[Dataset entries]
What follows belongs to an exercise in optimizing a design on an open flow for small area, a short achievable clock period and few clock cycles per item; a production flow would make more cautious choices. In this exercise RTL edits were held to simulation tests only and were not proved equivalent to the original. Power and IR drop assume default switching activity.

## flow/design.v

```verilog
module jmp (
    input  wire        clk,
    input  wire        rst,           
    input  wire        load,
    input  wire [31:0] load_size,
    input  wire        start,
    input  wire        setq,
    input  wire [7:0]  setq_val,
    output wire        mem_re,
    output wire [31:0] mem_addr,
    input  wire [7:0]  mem_rdata,
    output wire        qt_we,
    output wire [10:0] qt_addr,
    output wire [7:0]  qt_wdata,
    output wire [15:0] status,
    output wire [31:0] size_o,
    output wire [7:0]  qfactor,
    output wire [31:0] offset_o,
    output wire [7:0]  width_blocks,
    output wire [7:0]  height_blocks,
    output wire [7:0]  type_o,
    output wire        precision,
    output wire [15:0] restart_interval,
    output wire [31:0] header_len,
    output wire [31:0] scan_off,
    output wire [31:0] scan_len
);
    localparam [2:0] ST_IDLE  = 3'd0,
                     ST_BUSY  = 3'd1,
                     ST_OK    = 3'd2,
                     ST_FAIL  = 3'd3,
                     ST_FAULT = 3'd4;
    localparam [5:0] C_NO_SOF        = 6'h10,
                     C_NO_DQT        = 6'h11,
                     C_ZERO_BLOCKS   = 6'h12,
                     C_SOF_SHORT     = 6'h13,
                     C_SOF_LENGTH    = 6'h14,
                     C_SOF_PRECISION = 6'h15,
                     C_SOF_DIMENSION = 6'h16,
                     C_SOF_NCOMP     = 6'h17,
                     C_SOF_SAMP_1ST  = 6'h18,
                     C_SOF_SAMP_OTH  = 6'h19,
                     C_SOF_QT_MISM   = 6'h1A,
                     C_SOF_REPEATED  = 6'h20,
                     C_SOS_TRUNC     = 6'h21,
                     C_SCAN_BEYOND   = 6'h22;
    localparam [4:0] S_SEARCH = 5'd0,    
                     S_CODE   = 5'd1,    
                     S_LHI    = 5'd2,    
                     S_LLO    = 5'd3,    
                     S_DQH    = 5'd4,    
                     S_DQT    = 5'd5,    
                     S_DQEND  = 5'd6,    
                     S_DQE2   = 5'd7,    
                     S_DRI2   = 5'd8,    
                     S_DRI3   = 5'd9,    
                     S_FIN0   = 5'd10,   
                     S_FIN    = 5'd11,   
                     S_FINS   = 5'd12,   
                     S_DQE0   = 5'd13,   
                     S_REJ    = 5'd14,   
                     S_RSR    = 5'd15,   
                     S_SOF2   = 5'd16;   
    localparam [2:0] K_SKIP = 3'd0,
                     K_SOF  = 3'd1,
                     K_DQT  = 3'd2,
                     K_DRI  = 3'd3,
                     K_SOS  = 3'd4;
    reg [2:0]  st;
    reg [5:0]  cause;
    reg [31:0] size;
    reg [7:0]  qf;
    reg [31:0] offset;
    reg        sof_found, dqt_found, sos_found, dri_found, eoi_seen;
    reg [7:0]  wb, hb;
    reg        t422;       
    reg        prec;
    reg [15:0] ri;
    reg [31:0] sl;
    reg        bsy;        
    reg [4:0]  ph;
    reg [2:0]  kind;
    reg [31:0] a;          
    reg [15:0] len;        
    reg [10:0] qa;         
    reg        fj;         
    reg        ci;         
    reg        wr;         
    reg        l_is4, l_is17, l_lt4;    
    reg [7:0]  d;          
    reg        p_live, p_v, p_b6;             
    reg [3:0]  p_or7;
    reg        d_live, d_v, d_f64, d_f128;    
    wire [32:0] cmp   = {1'b0, size} + {1'b0, ~a} + {32'd0, ci};
    wire        cmp_c = cmp[32];
    wire [8:0]  pp_m;
    wire [16:0] off_h1;
    jmp_add #(.W(8))  u_ppm (.a(offset[15:8]),  .b(mem_rdata), .ci(1'b0), .s(pp_m));
    jmp_add #(.W(16)) u_oh1 (.a(offset[31:16]), .b(16'd0),     .ci(1'b1), .s(off_h1));
    wire [31:0] pp = {pp_m[8] ? off_h1[15:0] : offset[31:16], pp_m[7:0], offset[7:0]};
    wire        pp_load = bsy && (ph == S_CODE || (ph == S_LHI && !d_live));
    wire [8:0]  jp_lo;
    wire [32:0] sl_h1;
    jmp_add #(.W(8))  u_jlo (.a(sl[7:0]),         .b(mem_rdata), .ci(1'b0), .s(jp_lo));
    jmp_add #(.W(32)) u_sh1 (.a({8'd0, sl[31:8]}), .b(32'd0),    .ci(1'b1), .s(sl_h1));
    wire [31:0] jp = {jp_lo[8] ? sl_h1[23:0] : sl[31:8], jp_lo[7:0]};
    wire [32:0] a_inc;
    jmp_add #(.W(32)) u_inc (.a(a), .b(32'd0), .ci(1'b1), .s(a_inc));
    wire [15:0] lfull = {len[15:8], d};
    wire        hd128   = (d[7:4] != 4'd0);
    wire        r_ge67  = (|len[15:7]) | (len[6] & ((|len[5:2]) | (len[1] & len[0])));
    wire        r_ge131 = (|len[15:8]) | (len[7] & ((|len[6:2]) | (len[1] & len[0])));
    wire        dq_fit  = hd128 ? (r_ge131 & d_f128) : (r_ge67 & d_f64);
    wire        dq_last = prec ? (&qa[6:0]) : (&qa[5:0]);
    wire        pend = (cause == 6'd0);
    wire        fin_ok    = sof_found && dqt_found && wb != 8'd0 && hb != 8'd0;
    wire [2:0]  fin_st    = fin_ok ? ST_OK : ST_FAIL;
    wire [5:0]  fin_cause = !sof_found ? C_NO_SOF :
                            !dqt_found ? C_NO_DQT :
                            fin_ok     ? 6'd0     : C_ZERO_BLOCKS;
    reg         jump;      
    reg         jump1;     
    reg         hold;      
    reg         a_zero;    
    always @(*) begin
        jump   = 1'b0;
        jump1  = 1'b0;
        hold   = 1'b0;
        a_zero = 1'b0;
        case (ph)
        S_LHI:    if (d_live && (kind == K_SKIP || kind == K_SOS)) jump1 = 1'b1;
        S_LLO:    if (kind == K_SOS) hold = 1'b1;
        S_DQE0:   jump = 1'b1;
        S_DQEND:  hold = 1'b1;
        S_REJ:    jump = 1'b1;
        S_RSR:    jump = 1'b1;
        S_FIN0:   begin jump = 1'b1; a_zero = 1'b1; end
        S_FIN, S_FINS: hold = 1'b1;
        default: ;
        endcase
    end
    always @(posedge clk) begin
        d      <= mem_rdata;
        p_live <= bsy && !jump && !jump1 && !hold;
        p_v    <= cmp_c;
        p_b6   <= cmp[6];
        p_or7  <= {|cmp[31:24], |cmp[23:16], |cmp[15:8], cmp[7]};
        d_live <= p_live && !jump;
        d_v    <= p_v;
        d_f64  <= p_v && ((|p_or7) || p_b6);
        d_f128 <= p_v && (|p_or7);
    end
    always @(posedge clk) begin
        if (ci)
            sl <= cmp[31:0];
        else if (pp_load)
            sl <= pp;
    end
    always @(posedge clk) begin
        if (rst) begin
            st   <= ST_IDLE;
            bsy  <= 1'b0;
            size <= 32'd0;
            qf   <= 8'd255;
            ph   <= S_SEARCH;
            ci   <= 1'b0;
            wr   <= 1'b0;
        end else if (!bsy) begin
            if (load) begin
                if (~&load_size[31:16] || ~|load_size[15:0]) begin
                    size <= load_size;
                    st   <= ST_IDLE;
                end
            end else if (start) begin
                st        <= ST_BUSY;
                bsy       <= 1'b1;
                ph        <= S_SEARCH;
                cause     <= 6'd0;
                offset    <= 32'd0;
                a         <= 32'd0;
                fj        <= 1'b1;
                sof_found <= 1'b0;
                dqt_found <= 1'b0;
                sos_found <= 1'b0;
                dri_found <= 1'b0;
                eoi_seen  <= 1'b0;
                prec      <= 1'b0;
                ri        <= 16'd0;
            end else if (setq) begin
                qf <= setq_val;
            end
        end else begin
            ci <= 1'b0;
            if (jump)
                a <= a_zero ? 32'd0 : offset;
            else if (jump1)
                a <= jp;
            else if (!hold)
                a <= a_inc[31:0];
            case (ph)
            S_SEARCH: begin
                if (d_live) begin
                    fj <= 1'b0;
                    if (!d_v) begin
                        if (!fj)
                            offset <= size;
                        ph <= S_FIN0;
                    end else if (d == 8'hFF) begin
                        offset <= a;             
                        ph     <= S_CODE;
                    end
                end
            end
            S_CODE: begin
                ph <= S_LHI;
                if (!d_v) begin
                    offset <= size;
                    ph     <= S_FIN0;
                end else if (d == 8'hC0) begin
                    kind <= K_SOF;
                    if (sof_found) begin
                        st    <= ST_FAULT;
                        bsy   <= 1'b0;
                        cause <= C_SOF_REPEATED;
                    end
                end else if (d == 8'hC4 || d == 8'hFE || d[7:4] == 4'hE) begin
                    kind <= K_SKIP;
                end else if (d == 8'hDA) begin
                    kind <= K_SOS;
                end else if (d == 8'hDB) begin
                    kind      <= K_DQT;
                    dqt_found <= 1'b1;
                end else if (d == 8'hDD) begin
                    kind <= K_DRI;
                end else begin
                    if (d == 8'hD9)
                        eoi_seen <= 1'b1;
                    ph <= S_SEARCH;
                end
            end
            S_LHI: begin
                if (d_live) begin
                    len[15:8] <= d;
                    ph        <= S_LLO;
                    if (kind == K_DQT)
                        offset <= jp;
                    if (kind == K_SOS)
                        ci <= 1'b1;
                end
            end
            S_LLO: begin
                len[7:0] <= d;
                l_is4    <= (lfull == 16'd4);
                l_is17   <= (lfull == 16'd17);
                l_lt4    <= (lfull < 16'd4);
                case (kind)
                K_SKIP: begin
                    if (!d_v) begin
                        offset <= size;
                        ph     <= S_FIN0;
                    end else begin
                        offset <= a;             
                        fj     <= 1'b1;
                        ph     <= S_SEARCH;
                    end
                end
                K_SOS: begin
                    if (!d_v) begin
                        st    <= ST_FAULT;
                        bsy   <= 1'b0;
                        cause <= C_SOS_TRUNC;
                    end else begin
                        ph <= S_FINS;
                    end
                end
                K_DQT: begin
                    if (!d_v || lfull < 16'd2) begin
                        offset <= size;
                        ph     <= S_FIN0;
                    end else begin
                        ph <= (lfull == 16'd2) ? S_SEARCH : S_DQH;
                    end
                end
                K_DRI: ph <= S_DRI2;
                default: begin       
                    if (lfull < 16'd17)
                        cause <= C_SOF_LENGTH;
                    ph <= S_SOF2;
                end
                endcase
            end
            S_DQH: begin
                if (!d_v) begin
                    offset <= size;
                    ph     <= S_FIN0;
                end else if (d[3:0] == 4'hF || !dq_fit) begin
                    ph <= S_DQE0;
                end else begin
                    qa   <= hd128 ? {d[3:0], 7'd0} : {1'b0, d[3:0], 6'd0};
                    prec <= hd128;
                    len  <= len - 16'd1;
                    ph   <= S_DQT;
                    wr   <= 1'b1;
                end
            end
            S_DQT: begin
                qa  <= qa + 11'd1;
                len <= len - 16'd1;
                if (dq_last) begin
                    ph <= (len == 16'd3) ? S_SEARCH : S_DQH;
                    wr <= 1'b0;
                end
            end
            S_DQE0: begin                    
                ph <= S_DQEND;
                ci <= 1'b1;
            end
            S_DQEND: ph <= S_DQE2;   
            S_REJ: begin                     
                kind <= K_SKIP;
                ph   <= S_LHI;
            end
            S_RSR: begin                     
                fj <= 1'b1;
                ph <= S_SEARCH;
            end
            S_FIN0: begin                    
                ph <= S_FIN;
                ci <= 1'b1;
            end
            S_DQE2: begin
                if (!p_v) begin
                    offset <= size;
                    ph     <= S_FIN0;
                end else begin
                    fj <= 1'b1;                  
                    ph <= S_SEARCH;
                end
            end
            S_DRI2: begin
                qa[7:0] <= d;
                ph      <= S_DRI3;
            end
            S_DRI3: begin
                ph <= S_SEARCH;
                if (!d_v || l_lt4) begin
                    ph <= S_RSR;                 
                end else begin
                    ri        <= {qa[7:0], d};
                    dri_found <= ({qa[7:0], d} != 16'd0);
                    if (!l_is4)
                        ph <= S_REJ;             
                end
            end
            S_FIN: begin
                bsy   <= 1'b0;
                st    <= fin_st;
                cause <= fin_cause;
            end
            S_FINS: begin
                bsy <= 1'b0;
                if (!p_v) begin
                    st    <= ST_FAULT;
                    cause <= C_SCAN_BEYOND;
                end else begin
                    sos_found <= 1'b1;
                    st        <= fin_st;
                    cause     <= fin_cause;
                end
            end
            default: begin
                ph <= ph + 5'd1;
                case (ph[3:0])
                5'd0: if (pend && d != 8'd8) cause <= C_SOF_PRECISION;
                5'd1: begin
                    hb[7:5] <= d[2:0];
                    if (pend && d[7:3] != 5'd0) cause <= C_SOF_DIMENSION;
                end
                5'd2: begin
                    hb[4:0] <= d[7:3];
                    if (pend && ((hb[7:5] == 3'd7 && d > 8'hF8) ||
                                 (hb[7:5] == 3'd0 && d == 8'd0)))
                        cause <= C_SOF_DIMENSION;
                end
                5'd3: begin
                    wb[7:5] <= d[2:0];
                    if (pend && d[7:3] != 5'd0) cause <= C_SOF_DIMENSION;
                end
                5'd4: begin
                    wb[4:0] <= d[7:3];
                    if (pend && ((wb[7:5] == 3'd7 && d > 8'hF8) ||
                                 (wb[7:5] == 3'd0 && d == 8'd0)))
                        cause <= C_SOF_DIMENSION;
                end
                5'd5: if (pend && d != 8'd3) cause <= C_SOF_NCOMP;
                5'd7: begin
                    t422 <= d[1];
                    if (pend && d != 8'h21 && d != 8'h22) cause <= C_SOF_SAMP_1ST;
                end
                5'd10: if (pend && d != 8'h11) cause <= C_SOF_SAMP_OTH;
                5'd11: qa[7:0] <= d;
                5'd13: if (pend && d != 8'h11) cause <= C_SOF_SAMP_OTH;
                5'd14: begin
                    ph <= S_SEARCH;
                    if (!d_v) begin
                        st    <= ST_FAIL;
                        bsy   <= 1'b0;
                        cause <= C_SOF_SHORT;
                    end else if (!pend) begin
                        st  <= ST_FAIL;
                        bsy <= 1'b0;
                    end else if (d != qa[7:0]) begin
                        st    <= ST_FAIL;
                        bsy   <= 1'b0;
                        cause <= C_SOF_QT_MISM;
                    end else begin
                        sof_found <= 1'b1;
                        if (!l_is17)
                            ph <= S_REJ;         
                    end
                end
                default: ;
                endcase
            end
            endcase
        end
    end
    assign mem_re   = bsy;
    assign mem_addr = a;
    assign qt_we    = wr && (st == ST_BUSY) && (qa[10:7] != 4'hF);
    assign qt_addr  = qa;
    assign qt_wdata = d;
    wire show = st[2] | st[1];
    assign status = {2'b00, cause & {6{show}},
                     {eoi_seen, dri_found, sos_found, dqt_found, sof_found} & {5{show}},
                     st};
    assign size_o           = size;
    assign qfactor          = qf;
    assign offset_o         = offset;
    assign width_blocks     = wb;
    assign height_blocks    = hb;
    assign type_o           = {1'b0, dri_found, 5'd0, t422};
    assign precision        = prec;
    assign restart_interval = ri;
    assign header_len       = a;
    assign scan_off         = a;
    assign scan_len         = sl;
endmodule
module jmp_add #(parameter W = 32) (
    input  wire [W-1:0] a,
    input  wire [W-1:0] b,
    input  wire         ci,
    output wire [W:0]   s
);
    localparam L = (W <= 8) ? 3 : (W <= 16) ? 4 : 5;    
    wire [W-1:0] p0 = a ^ b;
    wire [W-1:0] g0 = (a & b) | {{(W-1){1'b0}}, p0[0] & ci};
    wire [W-1:0] gu [0:L];
    wire [W-1:0] pu [0:L];
    assign gu[0] = g0;
    assign pu[0] = p0;
    genvar k, i;
    generate
        for (k = 0; k < L; k = k + 1) begin : up
            for (i = 0; i < W; i = i + 1) begin : b
                if (((i + 1) % (2 << k)) == 0) begin : c
                    assign gu[k+1][i] = gu[k][i] | (pu[k][i] & gu[k][i - (1 << k)]);
                    assign pu[k+1][i] = pu[k][i] & pu[k][i - (1 << k)];
                end else begin : n
                    assign gu[k+1][i] = gu[k][i];
                    assign pu[k+1][i] = pu[k][i];
                end
            end
        end
    endgenerate
    wire [W-1:0] gd [0:L];
    assign gd[0] = gu[L];
    generate
        for (k = 0; k < L; k = k + 1) begin : dn
            for (i = 0; i < W; i = i + 1) begin : b
                if ((L - 2 - k) >= 0 && i >= (3 << (L - 2 - k)) - 1 &&
                    ((i + 1 - (1 << (L - 2 - k))) % (2 << (L - 2 - k))) == 0) begin : c
                    assign gd[k+1][i] = gd[k][i] | (pu[L][i] & gd[k][i - (1 << (L - 2 - k))]);
                end else begin : n
                    assign gd[k+1][i] = gd[k][i];
                end
            end
        end
    endgenerate
    wire [W-1:0] c = gd[L];             
    assign s = {c[W-1], p0 ^ {c[W-2:0], ci}};
endmodule
```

■ Your task
If a line in the data contains the string "localparam", copy it.

■ Written solution
    localparam [2:0] ST_IDLE  = 3'd0,
    localparam [5:0] C_NO_SOF        = 6'h10,
    localparam [4:0] S_SEARCH = 5'd0,    
    localparam [2:0] K_SKIP = 3'd0,
    localparam L = (W <= 8) ? 3 : (W <= 16) ? 4 : 5;    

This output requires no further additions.